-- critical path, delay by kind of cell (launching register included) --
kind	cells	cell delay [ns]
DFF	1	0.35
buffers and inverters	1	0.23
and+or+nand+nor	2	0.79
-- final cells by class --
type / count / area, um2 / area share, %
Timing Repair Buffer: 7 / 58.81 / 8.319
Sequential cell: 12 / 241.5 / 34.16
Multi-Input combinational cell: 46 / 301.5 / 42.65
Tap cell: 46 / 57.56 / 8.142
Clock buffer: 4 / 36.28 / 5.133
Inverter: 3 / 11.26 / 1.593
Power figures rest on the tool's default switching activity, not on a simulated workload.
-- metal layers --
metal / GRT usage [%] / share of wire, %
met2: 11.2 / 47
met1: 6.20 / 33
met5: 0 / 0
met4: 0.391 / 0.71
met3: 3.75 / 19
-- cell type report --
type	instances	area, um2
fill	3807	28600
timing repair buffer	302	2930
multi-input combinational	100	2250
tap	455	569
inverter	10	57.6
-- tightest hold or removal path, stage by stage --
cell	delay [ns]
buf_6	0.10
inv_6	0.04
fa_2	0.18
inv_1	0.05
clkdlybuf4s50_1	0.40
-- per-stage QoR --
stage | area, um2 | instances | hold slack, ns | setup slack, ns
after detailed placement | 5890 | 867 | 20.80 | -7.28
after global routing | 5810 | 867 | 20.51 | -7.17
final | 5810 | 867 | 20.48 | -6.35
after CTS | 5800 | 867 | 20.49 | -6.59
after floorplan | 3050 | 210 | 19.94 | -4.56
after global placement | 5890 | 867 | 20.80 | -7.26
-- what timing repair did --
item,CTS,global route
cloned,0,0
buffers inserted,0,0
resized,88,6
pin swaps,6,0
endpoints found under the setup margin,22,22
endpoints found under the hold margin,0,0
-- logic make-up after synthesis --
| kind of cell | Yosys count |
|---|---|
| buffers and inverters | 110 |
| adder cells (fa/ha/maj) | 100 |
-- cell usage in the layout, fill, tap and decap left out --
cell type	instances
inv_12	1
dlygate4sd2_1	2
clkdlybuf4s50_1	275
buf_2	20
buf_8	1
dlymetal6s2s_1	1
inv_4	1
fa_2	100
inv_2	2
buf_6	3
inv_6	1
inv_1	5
==> design/flow/design.v <==
module myCustomRTL(
    input [31:0] a,
    input [31:0] b,
    input EN, clk, rst_b,
    output   [31:0] res
);
    assign res = a + b;
endmodule
==> design/flow/run.sh <==
#!/bin/bash
# OpenROAD 26Q1-2900-gdf79404cd8, Yosys 0.63+post, stock flow scripts
make -C /OpenROAD-flow-scripts/flow DESIGN_CONFIG=/design/flow/config.mk WORK_HOME=/design/flow/orfs finish
==> design/flow/config.mk <==
export PLATFORM = sky130hd
export DESIGN_NAME = myCustomRTL
export DESIGN_NICKNAME = myCustomRTL
export VERILOG_FILES = /design/flow/design.v
export SDC_FILE = /design/flow/constraint.sdc
export NUM_CORES = 4
export LEC_CHECK = 1
export CORE_AREA = 10 10 107 107
export DIE_AREA = 0 0 117 117
==> design/flow/constraint.sdc <==
current_design myCustomRTL

set clk_period 14.5
set clk_io_pct 0.2

create_clock -name clk0 -period $clk_period

set non_clock_inputs [all_inputs -no_clocks]
set_input_delay [expr $clk_period * $clk_io_pct] -clock clk0 $non_clock_inputs
set_output_delay [expr $clk_period * $clk_io_pct] -clock clk0 [all_outputs]
==> run_results.csv <==
group,metric,value,unit
detailed_routing,firstDrtPassIters,4,
detailed_routing,drc,0,
logic_synthesis,ys_types,50,
cells_and_area,regArea,0,um2
logic_synthesis,ys_chip_area,1740,um2
cells_and_area,clockBufferCount,0,
placed_design,dp_hpwl,5.52,mm
detailed_routing,drt-initial-drc-count,64,
min_path,min_from,"b[0]",
sta,rsz0062_at_grt,"no",
logic_synthesis,top_area_frac,0.222,
detailed_routing,vias_per_cell,4.80,
floorplanning,fp.dieW,117,um
sta,worst_slack,5.67,ns
cells_and_area,final_common_cell,"clkdlybuf4s50_1",
critical_path,path_class,"input pin to output pin",
detailed_routing,antennaDiodeCount,0,
sta,final_hold_viol_count,0,
critical_path,cp_max_fo,4,
min_path,hp-class,"input pin to output pin",
grt,grt_max_degree,11,
floorplanning,rows,35,
pwr,powerDensity,47.9,nW/um2
critical_path,cp_data_arrival_time,5.93,ns
floorplanning,fp_util,0.190,
critical_path,crit_required,11.60,ns
logic_synthesis,yosysCellCount,241,
floorplanning,coreArea,9200,um2
detailed_routing,dr_total_vias,2097,
detailed_routing,finalWirelength,6.21,mm
cells_and_area,most-common-layout-cells,"clkdlybuf4s50_1, ha_1, a21oi_1",
sta,report.final.setup_viol,0,
sta,relSlewSlack,0.638,
logic_synthesis,netlist_area,1740,um2
min_path,min_to,"res[0]",
clocking,ctsResizeCount,0,
sta,fmax,113,MHz
detailed_routing,avgRoutedWirePerCell,14.2,um
logic_synthesis,syn-instance-count,241,
sta,hold_slack,6.82,ns
clocking,cts_hold_buffers,0,
flow_run,warnings,35,
detailed_routing,postRouteAntennaNets,0,
floorplanning,die_area,13700,um2
grt,grt_overflow,0,
logic_synthesis,synth_warnings,0,
placed_design,port_buffers,96,
placed_design,dp_slack,5.63,ns
logic_synthesis,yosys.area.top_type,"ha_1",
cells_and_area,final_core_util,0.304,
pwr,p_total,0.000134,W
sta,slew_violations,0,
grt,grt_pass1_vias,2120,
critical_path,critPathLaunchType,"input pin",
critical_path,startpoint,"a[0]",
floorplanning,ios,99,
flow_run,drv_cap,0,
cells_and_area,final.fill_count,992,
pwr,p_leak,1.18,nW
cells_and_area,drive_above_1_share,0.0307,
grt,antenna_found_initial,0,
grt,grt_pass1_wl,9.95,mm
sta,worst_pin_slew,0.529,ns
logic_synthesis,syn-mean-instance-area,7.24,um2
critical_path,worstSetupEndpointType,"output pin",
cells_and_area,logic_area,1680,um2
sta,fin_crit,8.83,ns
logic_synthesis,ys_seq_share,0,
pwr,irDropWorstVdd,0.0000221,V
min_path,min_path_cells,3,
cells_and_area,syn_to_final_growth,60.5,%
floorplanning,fp.dieH,117,um
clocking,post_cts_buffers,0,
outcome,status,"completed",
sta,fin_setup_tns,0,ns
grt,grtUsageTotal,0.0861,
sta,period_used_share,0.609,
cells_and_area,flops,0,
logic_synthesis,area_leaders,"ha_1, a21oi_1, a21o_1",
placed_design,gp_congestion,0.804,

> _TASK GOAL_
Count of lines in the data above that contain the string "endpoints": give this number and no other words.

> _RESULT_
2